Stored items
--*--
This design comes from an exercise in tuning for small area, a short achievable clock period and few clock cycles per item on the open sky130 flow, not from production work.
Where RTL was checked, it was by simulation tests only, not by an equivalence proof against the original.
For runs 1, 2, 5 and 6, only the layout was checked, not whether the RTL still works.
Power is estimated from default activity; no workload was simulated.

<file path="run.sh">
#!/bin/bash
# synth_recipe.tcl (not shown) runs the flow's synth.tcl, then flattens the netlist and writes it again
# the make line also repeats each setting of config.mk as NAME=value (left out here)
make -C /OpenROAD-flow-scripts/flow DESIGN_CONFIG=/design/flow/config.mk WORK_HOME=/design/flow/orfs CLKGATE_MAP_FILE= SYNTH_SCRIPT=/design/flow/synth_recipe.tcl finish
</file>
<file path="design.v">
module ozec_calc (
    input             clk,
    input             rst_n,
    input             in_valid,
    output            in_ready,
    input      [31:0] cmd,
    input             subst,       
    input             nibmode,     
    input             bus_ready,   
    input      [15:0] d_word,      
    input      [7:0]  d_ofs,       
    input      [7:0]  d_rs,        
    input             d_valid,     
    output reg        done,
    output reg [3:0]  err,
    output reg        seq,
    output     [31:0] res0,
    output     [31:0] res1,
    output reg        wr_en,
    output     [6:0]  wr_addr,
    output            wr_two,
    output reg [15:0] wr_data
);
    localparam [7:0] OP_RDREG   = 8'h01, OP_WRREG  = 8'h02, OP_CHIPID = 8'h03,
                     OP_REBOOT  = 8'h04, OP_RDWORD = 8'h10, OP_WRWORD = 8'h11,
                     OP_LOCK    = 8'h12, OP_RDIMG  = 8'h13, OP_REWRITE = 8'h14,
                     OP_LOADIMG = 8'h18, OP_SAVEIMG = 8'h19,
                     OP_CELLV   = 8'h20, OP_CURR   = 8'h21, OP_RSENSE = 8'h22,
                     OP_LIMIT   = 8'h23, OP_THRESH = 8'h24, OP_ADC2MV = 8'h25,
                     OP_V2ADC   = 8'h26, OP_SETRS  = 8'h27, OP_SETVL  = 8'h28,
                     OP_UNPACK  = 8'h30, OP_SEXT4  = 8'h31, OP_DECAUTH = 8'h38;
    localparam [1:0] SUB_NONE = 2'd0, SUB_LIVE = 2'd1, SUB_EITHER = 2'd2;
    localparam [3:0] K_DEF   = 4'd0,    
                     K_DEFX  = 4'd1,    
                     K_CURR  = 4'd2,    
                     K_MV    = 4'd3,    
                     K_V2A   = 4'd4,    
                     K_SETRS = 4'd5,    
                     K_SETVL = 4'd6,    
                     K_LIM1  = 4'd7,    
                     K_LIM2  = 4'd8,    
                     K_SEQ   = 4'd9,    
                     K_E1    = 4'd10,   
                     K_E4    = 4'd11,   
                     K_E8    = 4'd12,   
                     K_E9    = 4'd13,   
                     K_E10   = 4'd14;   
    localparam integer NS = 5;
    function integer B;
        input integer k;
        begin
            case (k)
                0: B = 0;
                1: B = 8;
                2: B = 14;
                3: B = 20;
                4: B = 26;
                default: B = 28;
            endcase
        end
    endfunction
    localparam integer SW = 1 + 4 + 8 + 8 + 28 + 1 + 16;
    reg rdy;
    assign in_ready = rdy;
    always @(posedge clk)
        rdy <= ~(rst_n & in_valid & rdy & (cmd[31:24] == OP_LIMIT));
    reg        i_v;
    reg [31:0] i_cmd;
    reg        i_subst, i_bus, i_dval;
    reg [15:0] i_word;
    reg [3:0]  i_ofs;       
    reg        i_ofs_inc;   
    reg        i_imm_inc;   
    reg [7:0]  i_rs;
    always @(posedge clk) begin
        i_v       <= rst_n & in_valid & rdy;
        i_cmd     <= cmd;
        i_subst   <= subst;
        i_bus     <= bus_ready;
        i_dval    <= d_valid;
        i_word    <= d_word;
        i_ofs     <= d_ofs[7:4];
        i_ofs_inc <= nibmode & d_ofs[7] & (d_ofs[3:0] != 4'd0);
        i_imm_inc <= nibmode & cmd[7] & (cmd[3:0] != 4'd0);
        i_rs      <= d_rs;
    end
    wire [7:0]  op    = i_cmd[31:24];
    wire [7:0]  f_hi  = i_cmd[23:16];
    wire [3:0]  f_lsb = i_cmd[15:12];
    wire [3:0]  f_wm1 = i_cmd[11:8];
    wire        f_sgn = i_cmd[7];
    wire [23:0] imm24 = i_cmd[23:0];
    wire [19:0] v_val = i_cmd[19:0];
    reg        legal;
    reg [1:0]  subcls;
    always @(*) begin
        legal  = 1'b0;
        subcls = SUB_NONE;
        case (op)
            OP_RDREG:   begin legal = (i_cmd[15:0] == 16'd0); subcls = SUB_LIVE;   end
            OP_WRREG:   begin legal = (i_cmd[7:0]  == 8'd0);  subcls = SUB_LIVE;   end
            OP_CHIPID:  begin legal = (i_cmd[23:0] == 24'd0); subcls = SUB_LIVE;   end
            OP_REBOOT:  begin legal = (i_cmd[23:0] == 24'd0); subcls = SUB_LIVE;   end
            OP_RDWORD:  begin legal = (i_cmd[15:0] == 16'd0); subcls = SUB_EITHER; end
            OP_WRWORD:  begin legal = 1'b1;                   subcls = SUB_LIVE;   end
            OP_LOCK:    begin legal = (i_cmd[23:0] == 24'd0); subcls = SUB_LIVE;   end
            OP_RDIMG:   begin legal = (i_cmd[23:0] == 24'd0); subcls = SUB_EITHER; end
            OP_REWRITE: begin legal = (i_cmd[23:0] == 24'd0); subcls = SUB_LIVE;   end
            OP_LOADIMG: begin legal = (i_cmd[23:0] == 24'd0); subcls = SUB_NONE;   end
            OP_SAVEIMG: begin legal = (i_cmd[23:0] == 24'd0); subcls = SUB_NONE;   end
            OP_CELLV:   begin legal = (i_cmd[15:0] == 16'd0); subcls = SUB_LIVE;   end
            OP_CURR:    begin legal = (i_cmd[23:0] == 24'd0); subcls = SUB_LIVE;   end
            OP_RSENSE:  begin legal = (i_cmd[23:0] == 24'd0); subcls = SUB_EITHER; end
            OP_LIMIT:   begin legal = (i_cmd[7:0]  == 8'd0);  subcls = SUB_EITHER; end
            OP_THRESH:  begin legal = (i_cmd[15:0] == 16'd0); subcls = SUB_EITHER; end
            OP_ADC2MV:  begin legal = (i_cmd[23:13] == 11'd0); subcls = SUB_NONE;  end
            OP_V2ADC:   begin legal = 1'b1;                   subcls = SUB_NONE;   end
            OP_SETRS:   begin legal = (i_cmd[23:16] == 8'd0); subcls = SUB_NONE;   end
            OP_SETVL:   begin legal = (i_cmd[21:20] == 2'd0); subcls = SUB_NONE;   end
            OP_UNPACK:  begin legal = (i_cmd[6:0]  == 7'd0);  subcls = SUB_EITHER; end
            OP_SEXT4:   begin legal = (i_cmd[23:8] == 16'd0); subcls = SUB_NONE;   end
            OP_DECAUTH: begin legal = (i_cmd[23:8] == 16'd0); subcls = SUB_NONE;   end
            default:    begin legal = 1'b0;                   subcls = SUB_NONE;   end
        endcase
    end
    wire eaddr_ok = (f_hi[0] == 1'b0) && (f_hi <= 8'd126);
    wire field_ok = ({1'b0, f_lsb} + {1'b0, f_wm1}) <= 5'd15;
    reg domain_ok;
    always @(*) begin
        case (op)
            OP_RDWORD, OP_WRWORD: domain_ok = eaddr_ok;
            OP_UNPACK:            domain_ok = eaddr_ok && field_ok;
            OP_CELLV:             domain_ok = (f_hi <= 8'd12);
            OP_LIMIT:             domain_ok = (f_hi <= 8'd1) && (f_wm1 <= 4'd7) && field_ok;
            OP_THRESH:            domain_ok = (f_hi <= 8'd3);
            OP_V2ADC:             domain_ok = (imm24 < 24'd999424);
            OP_SETRS:             domain_ok = (imm24[15:0] >= 16'd1) && (imm24[15:0] <= 16'd255);
            OP_SETVL:             domain_ok = (v_val < 20'd999424);
            default:              domain_ok = 1'b1;
        endcase
    end
    function [4:0] nib;
        input [3:0] hi;
        input       inc;
        begin
            nib = {hi[3], hi} + {4'd0, inc};
        end
    endfunction
    wire [7:0] rs_eff = (i_rs == 8'd0) ? 8'd25 : i_rs;
    wire        cu_neg = i_word[15];
    wire [15:0] cu_mag = cu_neg ? (16'd0 - i_word) : i_word;
    wire [18:0] cu_x7  = ({3'd0, cu_mag} << 3) - {3'd0, cu_mag};
    wire [27:0] cu_num = ({9'd0, cu_x7} << 10) + ({9'd0, cu_x7} << 6)
                       + ({9'd0, cu_x7} << 1);
    wire [15:0] unp_shift = i_word >> f_lsb;
    wire [15:0] unp_mask  = 16'hFFFF >> (4'd15 - f_wm1);
    wire [15:0] unp_field = unp_shift & unp_mask;
    wire [7:0]  lim_mask  = unp_mask[7:0];
    wire [7:0]  lim_v     = unp_field[7:0];
    wire [4:0]  lim_o     = nib(i_ofs, i_ofs_inc);
    wire [9:0]  lim_m0    = {2'b00, lim_v}    + {{5{lim_o[4]}}, lim_o};
    wire [9:0]  lim_m1    = {2'b00, lim_mask} + {{5{lim_o[4]}}, lim_o};
    wire        l0_neg    = lim_m0[9];
    wire        l1_neg    = lim_m1[9];
    wire [8:0]  l0_mag    = l0_neg ? (9'd0 - lim_m0[8:0]) : lim_m0[8:0];
    wire [8:0]  l1_mag    = l1_neg ? (9'd0 - lim_m1[8:0]) : lim_m1[8:0];
    reg        sv_pend;
    reg [8:0]  sv_mag;
    reg        sv_neg;
    reg [7:0]  sv_t;
    function [19:0] x3125;
        input [8:0] m;
        reg [10:0] m3;
        reg [11:0] m5;
        reg [14:0] m53;
        begin
            m3    = {1'b0, m, 1'b0} + {2'b0, m};
            m5    = {1'b0, m, 2'b0} + {3'b0, m};
            m53   = {m3, 4'b0} + {3'b0, m5};
            x3125 = {m3[9:0], 10'b0} + {5'b0, m53};
        end
    endfunction
    wire [23:0] lim_num = {x3125(sv_pend ? sv_mag : l1_mag), 4'b0};
    wire        unp_neg   = f_sgn && unp_field[f_wm1];
    wire [27:0] unp_res   = unp_neg ? ({12'hFFF, ~unp_mask} | {12'd0, unp_field})
                                    : {12'd0, unp_field};
    wire [4:0] sx_nib = nib(imm24[7:4], i_imm_inc);
    wire [1:0] auth_class = imm24[6] ? 2'd1 : (imm24[5] ? 2'd3 : 2'd2);
    reg        v0;
    reg [3:0]  k0;
    reg [7:0]  t0;
    reg [27:0] n0;
    reg        s0;
    reg [15:0] d0;
    always @(*) begin
        v0 = i_v;
        k0 = K_DEF;
        t0 = 8'd1;
        n0 = 28'd0;
        s0 = 1'b0;
        d0 = 16'd0;
        if (sv_pend) begin
            v0 = 1'b1;
            k0 = K_LIM2;
            t0 = sv_t;
            n0 = {4'd0, lim_num};
            s0 = sv_neg;
        end
        else if (!legal)
            k0 = K_E10;
        else if (!domain_ok)
            k0 = K_E9;
        else if (subcls == SUB_LIVE && i_subst)
            k0 = K_E8;
        else if ((subcls == SUB_LIVE || (subcls == SUB_EITHER && !i_subst)) && !i_bus)
            k0 = K_E1;
        else begin
            case (op)
                OP_CELLV, OP_THRESH: begin
                    k0 = K_MV;
                    n0 = {15'd0, i_word[15:3]};
                    d0 = {3'd0, i_word[15:3]};
                end
                OP_ADC2MV: begin
                    k0 = K_MV;
                    n0 = {15'd0, imm24[12:0]};
                    d0 = {3'd0, imm24[12:0]};
                end
                OP_CURR: begin
                    k0 = K_CURR;
                    t0 = rs_eff;
                    n0 = cu_num;
                    s0 = cu_neg;
                    d0 = i_word;
                end
                OP_RSENSE: begin
                    n0 = {20'd0, rs_eff};
                    d0 = {8'd0, i_rs};
                end
                OP_LIMIT: begin
                    k0 = K_LIM1;
                    t0 = rs_eff;
                    n0 = {4'd0, lim_num};
                    s0 = l1_neg;
                end
                OP_V2ADC: begin
                    k0 = K_V2A;
                    t0 = 8'd122;
                    n0 = {8'd0, v_val};
                end
                OP_SETRS: begin
                    k0 = K_SETRS;
                    n0 = {12'd0, imm24[15:0]};
                end
                OP_SETVL: begin
                    if (!i_dval)
                        k0 = K_E4;
                    else begin
                        k0 = K_SETVL;
                        t0 = 8'd122;
                        n0 = {8'd0, v_val};
                        d0 = {11'd0, i_cmd[23:22], i_word[2:0]};
                    end
                end
                OP_UNPACK: begin
                    k0 = K_DEFX;
                    n0 = unp_res;
                    d0 = i_word;
                end
                OP_SEXT4: begin
                    k0 = K_DEFX;
                    n0 = {{23{sx_nib[4]}}, sx_nib};
                    d0 = {8'd0, imm24[7:0]};
                end
                OP_DECAUTH: begin
                    n0 = {20'd0, imm24[7:0] & 8'hEF};
                    d0 = {14'd0, auth_class};
                end
                default: k0 = K_SEQ;
            endcase
        end
    end
    always @(posedge clk) begin
        sv_pend <= rst_n & i_v & ~sv_pend & (k0 == K_LIM1);
        sv_mag  <= l0_mag;
        sv_neg  <= l0_neg;
        sv_t    <= rs_eff;
    end
    wire [SW-1:0] st0 = {v0, k0, t0, 8'd0, n0, s0, d0};
    function [8:0] drow;
        input [8:0] x;
        input [7:0] t;
        input integer i;
        reg [8:0] b;
        reg [7:0] d, rn;
        reg       q;
        integer   j;
        begin
            b[0] = 1'b0;
            for (j = 0; j < 8; j = j + 1) begin
                d[j]     = x[j] ^ t[j] ^ b[j];
                b[j + 1] = (~x[j] & t[j]) | (~(x[j] ^ t[j]) & b[j]);
            end
            q  = x[8] | ~b[8];
            rn = q ? d : x[7:0];
            if (i < 7) rn = rn & ((8'd1 << (i + 1)) - 8'd1);
            drow = {q, rn};
        end
    endfunction
    wire [SW*(NS+1)-1:0] st_in;     
    wire [SW*NS-1:0]     st_out;    
    assign st_in[0 +: SW] = st0;
    genvar g;
    generate
        for (g = 0; g < NS; g = g + 1) begin : stage
            wire [SW-1:0] si = st_in[g*SW +: SW];
            reg  [SW-1:0] so;
            always @(*) begin : rows
                reg        v;
                reg [3:0]  k;
                reg [7:0]  t;
                reg [7:0]  r;
                reg [27:0] nq;
                reg        sg;
                reg [15:0] sd;
                reg        q;
                reg [7:0]  rn;
                integer    i;
                {v, k, t, r, nq, sg, sd} = si;
                for (i = B(g); i < B(g + 1); i = i + 1) begin
                    {q, rn} = drow({r, nq[27]}, t, i);
                    r  = rn;
                    nq = {nq[26:0], q};
                end
                so = {v, k, t, r, nq, sg, sd};
            end
            assign st_out[g*SW +: SW] = so;
            if (g < NS - 1) begin : rank
                reg [SW-1:0] r;
                always @(posedge clk) begin
                    r[SW-2:0]  <= so[SW-2:0];
                    r[SW-1]    <= rst_n & so[SW-1];
                end
                assign st_in[(g+1)*SW +: SW] = r;
            end
        end
    endgenerate
    wire [SW-1:0] sf = st_out[(NS-1)*SW +: SW];
    wire        f_v;
    wire [3:0]  f_k;
    wire [7:0]  f_t, f_r;
    wire [27:0] f_q;
    wire        f_s;
    wire [15:0] f_d;
    assign {f_v, f_k, f_t, f_r, f_q, f_s, f_d} = sf;
    wire [28:0] qe  = {(f_k == K_DEFX) & f_q[27], f_q};
    wire [28:0] rq  = f_s ? (29'd0 - qe) : qe;       
    wire [19:0] mv  = f_q[12:0] * 8'd122;
    reg [3:0]  n_err;
    always @(*) begin
        case (f_k)
            K_E8:    n_err = 4'd8;
            K_E9:    n_err = 4'd9;
            K_E10:   n_err = 4'd10;
            K_E1:    n_err = 4'd1;
            K_E4:    n_err = 4'd4;
            default: n_err = 4'd0;
        endcase
    end
    reg [28:0] o_res0;
    reg [24:0] o_res1;
    reg [6:1]  o_addr;
    reg [24:0] n_res1;
    always @(*) begin
        case (f_k)
            K_V2A:   n_res1 = {5'd0, mv};
            K_LIM1:  n_res1 = rq[24:0];
            K_LIM2:  n_res1 = o_res1;
            K_CURR:  n_res1 = {{9{f_d[15]}}, f_d};
            K_SETVL: n_res1 = 25'd0;
            default: n_res1 = {9'd0, f_d};
        endcase
    end
    wire [28:0] n_res0 = (f_k == K_MV) ? {9'd0, mv} : rq;
    wire [6:0]  n_addr = (f_k == K_SETVL) ? (7'h4A + {4'd0, f_d[4:3], 1'b0}) : 7'h34;
    always @(posedge clk) begin
        done    <= rst_n & f_v & (f_k != K_LIM1);
        err     <= n_err;
        seq     <= (f_k == K_SEQ);
        o_res0  <= n_res0;
        o_res1  <= n_res1;
        wr_en   <= (f_k == K_SETRS) || (f_k == K_SETVL);
        o_addr  <= n_addr[6:1];
        wr_data <= (f_k == K_SETVL) ? {f_q[12:5], f_q[4:0], f_d[2:0]}
                                    : {8'd0, f_q[7:0]};
    end
    assign res0    = {{3{o_res0[28]}}, o_res0};
    assign res1    = {{7{o_res1[24]}}, o_res1};
    assign wr_addr = {o_addr, 1'b0};
    assign wr_two  = o_addr[6];
endmodule
</file>
<file path="config.mk">
export PLATFORM = sky130hd
export DESIGN_NAME = ozec_calc
export DESIGN_NICKNAME = ozec_calc
export VERILOG_FILES = /design/flow/design.v
export SDC_FILE = /design/flow/constraint.sdc
export NUM_CORES = 4
export LEC_CHECK = 0
export CAP_MARGIN = 20
export CORE_MARGIN = 2
export CORE_UTILIZATION = 40
export SLEW_MARGIN = 20
</file>
<file path="constraint.sdc">
create_clock -name core_clock -period 115.0 [get_ports {clk}]
set_input_delay 23.0000 -clock core_clock [delete_from_list [all_inputs] [get_ports {clk}]]
set_output_delay 23.0000 -clock core_clock [all_outputs]
set_load 0.01 [all_outputs]
</file>
==> results.toml, run 1 <==
[setup_path]
worst-path-buf-inv = 1
cp.arrival_ns = 1.64
crit_family = "buffers and inverters"
cp_cell_sequence = "clkdlybuf4s50_1"
crit_path_max_incr_delay_ns = 0.59
cp-start-kind = "flip-flop"
path_max_fanout = 8
crit_path_end_kind = "output pin"
cp_slowest_cell = "clkdlybuf4s50_1"
crit_type = "reg -> out"
cp.required_ns = 92.00

[yosys]
synth_edf_count = 25
ys_types = 99
yosys-top-cells-area = "dfxtp_1 30%, fa_1 16%, ha_1 8.1%"
avgSynthCellArea_um2 = 10.0
ys.warnings.count = 1
synth_simple_gate_area_share_pct = 11.2
ys_ff_latch = 433
syn_nets = 3184
syn_area_um2 = 27300
ys_async_sr_fraction_pct = 0
synth_top_cell_by_area = "dfxtp_1"
netlist.area_leader.share_pct = 30.0
synth.mux.area_fraction_pct = 7.78
yosysSeqAreaShare_pct = 32.7
yosys_most_used_dff = "dfxtp_1"
synth_xor_area_share_pct = 4.59
synth_compound_area_share_pct = 14.5
synthAdderAreaFrac_pct = 24.0
syn_inst = 2722
synth_top_family_by_area = "adder cells"

[route]
viasPerCell = 5.50
drc = 0
via_count = 20702
first_pass_iters = 9
drt_iter0_drc = 1463
detail-route-antenna-nets = 0
wl_per_cell_um = 20.6
wirelength_um = 77600

[finish]
fin_util_pct = 46.6
area_growth_pct = 14.9
diodes = 0
filler_cell_count = 6286
final_common_cell = "dfxtp_1"
drive_above_1_share_pct = 9.17
final_cell_mix = "407 x dfxtp_1, 236 x inv_1, 215 x fa_1"
fin_nets = 3313

[global_route]
overflow = 0
grtUsageTotal_pct = 22.3
grt_max_degree = 58
grt_pass1_wl_um = 123000
grt_pass1_vias = 21228
antenna_found_initial = 1

[power_and_ir_drop]
combPwrFrac_pct = 52.6
p_leak_nw = 13.0
power_switching_share_pct = 42.1
p_per_area_nw_per_um2 = 21.5
vdd_drop_max_mv = 0.0249
p_int_w = 0.000390
pwr-share-clk_pct = 22.3
p_seq_share_pct = 25.1
p_switching_w = 0.000284

[worst_hold_path]
min-delay-path-class = "reg -> reg"

[die]
io_pins = 167
coreArea_um2 = 67300
die_x_um = 265
start_util_pct = 40.5
die_y_um = 265
dieArea_um2 = 70300
rows = 95

[timing]
relSlewSlack_pct = 23.3
setup_viol = 0
period_needed_ns = 24.64
hold_viol = 0
fmax_mhz = 40.6
worst_slew_pin_slew_ns = 1.14
rsz0062_at_grt = "false"
final_max_slew_viol_count = 0
fin_skew_ns = 0.0420
hold_ws_ns = 0.305
fin_crit_sh_pct = 21.4
setup_ws_ns = 90.36
tns_ns = 0

[place]
hpwl_um = 62400
gp_congestion = 0.963
pre_cts_ws_ns = 90.95
port_buffers = 165

[clock_network]
post_cts_buffers = 0
htreeDepth = 2
clock-root-buffer = "clkbuf_16"
clkTransAtPathRegs_ns = 0.06
clkLatencyLatePin_ns = 0.62
cts_buffer_depth = 3
cts.sinks = 433
cts_resized = 0
cts_tree = "built"
cts_buffers = 47
ctsHoldBuffers = 0

[outcome]
status = "finished clean"

[run]
maxCapViolCount = 0
-- path summary, 6_finish.rpt --
path / start / end / slack, ns / cells past startpoint
min reg2reg: stage[0].rank.r[9] / stage[1].rank.r[9] / 0.30 / 0
max: o_res1[24] / res1[26] / 90.36 / 1
max reg2reg: i_word[15] / stage[0].rank.r[51] / 91.83 / 90
min: stage[0].rank.r[9] / stage[1].rank.r[9] / 0.30 / 0
-- cells by family after synthesis --
kind of cell,count (synthesis)
xor+xnor,142
compound gates,587
fa+ha+maj,394
mux,180
flops,433
buf+inv,357
other cells,1
simple gates,628
-- power groups by stage --
stage / Sequential, W / Clock [W] / Combinational (W)
2_1_floorplan: 0.000169 / 0 / 0.000259
4_1_cts: 0.000169 / 0.000154 / 0.000355
5_1_grt: 0.000170 / 0.000161 / 0.000394
3_5_place_dp: 0.000172 / 0 / 0.000352
3_3_place_gp: 0.000172 / 0 / 0.000347
6_report: 0.000169 / 0.000150 / 0.000355
-- worst register-to-register path, delay by kind of cell, from the launching register on --
family                     cells  cell delay [ns]
adders and majority gates     33            11.07
AOI/OAI and AO/OA             22             5.60
muxes                          4             0.89
buffers and inverters         15             1.42
xor gates and xnor gates       2             0.99
and+or+nand+nor               14             2.06
DFF                            1             1.00
-- layout make-up --
| class | count | area [µm²] | area share [%] |
|---|---|---|---|
| Clock buffer | 65 | 1360 | 4.33 |
| Clock inverter | 23 | 218 | 0.695 |
| Inverter | 241 | 905 | 2.89 |
| Multi-Input combinational cell | 1932 | 17000 | 54.1 |
| Sequential cell | 433 | 8920 | 28.5 |
| Tap cell | 873 | 1090 | 3.49 |
| Timing Repair Buffer | 196 | 1880 | 6.02 |
-- synthesized netlist by cell type (all sizes together), types with 23 or more instances --
library cell / count
dfxtp: 408
inv: 241
fa: 215
nand2: 180
ha: 176
nor2: 175
a21oi: 139
o21ai: 133
xnor2: 91
mux2: 86
clkbuf: 84
mux2i: 77
xor2: 51
nand3: 49
a21o: 38
nor3: 33
buf: 32
o21a: 30
nand2b: 26
nor2b: 26
a22oi: 25
edfxtp: 25
or3: 23
-- per-stage QoR --
stage,total power [W],cell area (µm²),instances
after floorplan,0.000428,27300,2722
after global placement,0.000519,29700,3675
after detailed placement,0.000524,29700,3675
after CTS,0.000678,31300,3763
after global routing,0.000725,31300,3763
final,0.000674,31300,3763
-- routing by layer --
metal	GRT usage, %	routed length (µm)	vias to the layer above
met5	0	0	-
met4	8.90	3330	0
met3	3.69	4890	189
met2	37.4	36600	706
met1	28.6	32800	10071
li1	-	-	9736
-- flip-flops by register name, indices dropped and copies added (netlist names), 4 cells and up --
signal,cells
i_cmd,32
i_word,16
err,4
i_rs,8
sv_mag,9
i_ofs,4
o_addr,6
o_res1,25
o_res0,29
stage.rank.r,264
wr_data,16
sv_t,8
--*--
Of all the entries above, retype exactly the lines from the line with "vdd_drop_max_mv = 0.0249" to the line with "share [%] |", both included, and no others.

vdd_drop_max_mv = 0.0249
p_int_w = 0.000390
pwr-share-clk_pct = 22.3
p_seq_share_pct = 25.1
p_switching_w = 0.000284

[worst_hold_path]
min-delay-path-class = "reg -> reg"

[die]
io_pins = 167
coreArea_um2 = 67300
die_x_um = 265
start_util_pct = 40.5
die_y_um = 265
dieArea_um2 = 70300
rows = 95

[timing]
relSlewSlack_pct = 23.3
setup_viol = 0
period_needed_ns = 24.64
hold_viol = 0
fmax_mhz = 40.6
worst_slew_pin_slew_ns = 1.14
rsz0062_at_grt = "false"
final_max_slew_viol_count = 0
fin_skew_ns = 0.0420
hold_ws_ns = 0.305
fin_crit_sh_pct = 21.4
setup_ws_ns = 90.36
tns_ns = 0

[place]
hpwl_um = 62400
gp_congestion = 0.963
pre_cts_ws_ns = 90.95
port_buffers = 165

[clock_network]
post_cts_buffers = 0
htreeDepth = 2
clock-root-buffer = "clkbuf_16"
clkTransAtPathRegs_ns = 0.06
clkLatencyLatePin_ns = 0.62
cts_buffer_depth = 3
cts.sinks = 433
cts_resized = 0
cts_tree = "built"
cts_buffers = 47
ctsHoldBuffers = 0

[outcome]
status = "finished clean"

[run]
maxCapViolCount = 0
-- path summary, 6_finish.rpt --
path / start / end / slack, ns / cells past startpoint
min reg2reg: stage[0].rank.r[9] / stage[1].rank.r[9] / 0.30 / 0
max: o_res1[24] / res1[26] / 90.36 / 1
max reg2reg: i_word[15] / stage[0].rank.r[51] / 91.83 / 90
min: stage[0].rank.r[9] / stage[1].rank.r[9] / 0.30 / 0
-- cells by family after synthesis --
kind of cell,count (synthesis)
xor+xnor,142
compound gates,587
fa+ha+maj,394
mux,180
flops,433
buf+inv,357
other cells,1
simple gates,628
-- power groups by stage --
stage / Sequential, W / Clock [W] / Combinational (W)
2_1_floorplan: 0.000169 / 0 / 0.000259
4_1_cts: 0.000169 / 0.000154 / 0.000355
5_1_grt: 0.000170 / 0.000161 / 0.000394
3_5_place_dp: 0.000172 / 0 / 0.000352
3_3_place_gp: 0.000172 / 0 / 0.000347
6_report: 0.000169 / 0.000150 / 0.000355
-- worst register-to-register path, delay by kind of cell, from the launching register on --
family                     cells  cell delay [ns]
adders and majority gates     33            11.07
AOI/OAI and AO/OA             22             5.60
muxes                          4             0.89
buffers and inverters         15             1.42
xor gates and xnor gates       2             0.99
and+or+nand+nor               14             2.06
DFF                            1             1.00
-- layout make-up --
| class | count | area [µm²] | area share [%] |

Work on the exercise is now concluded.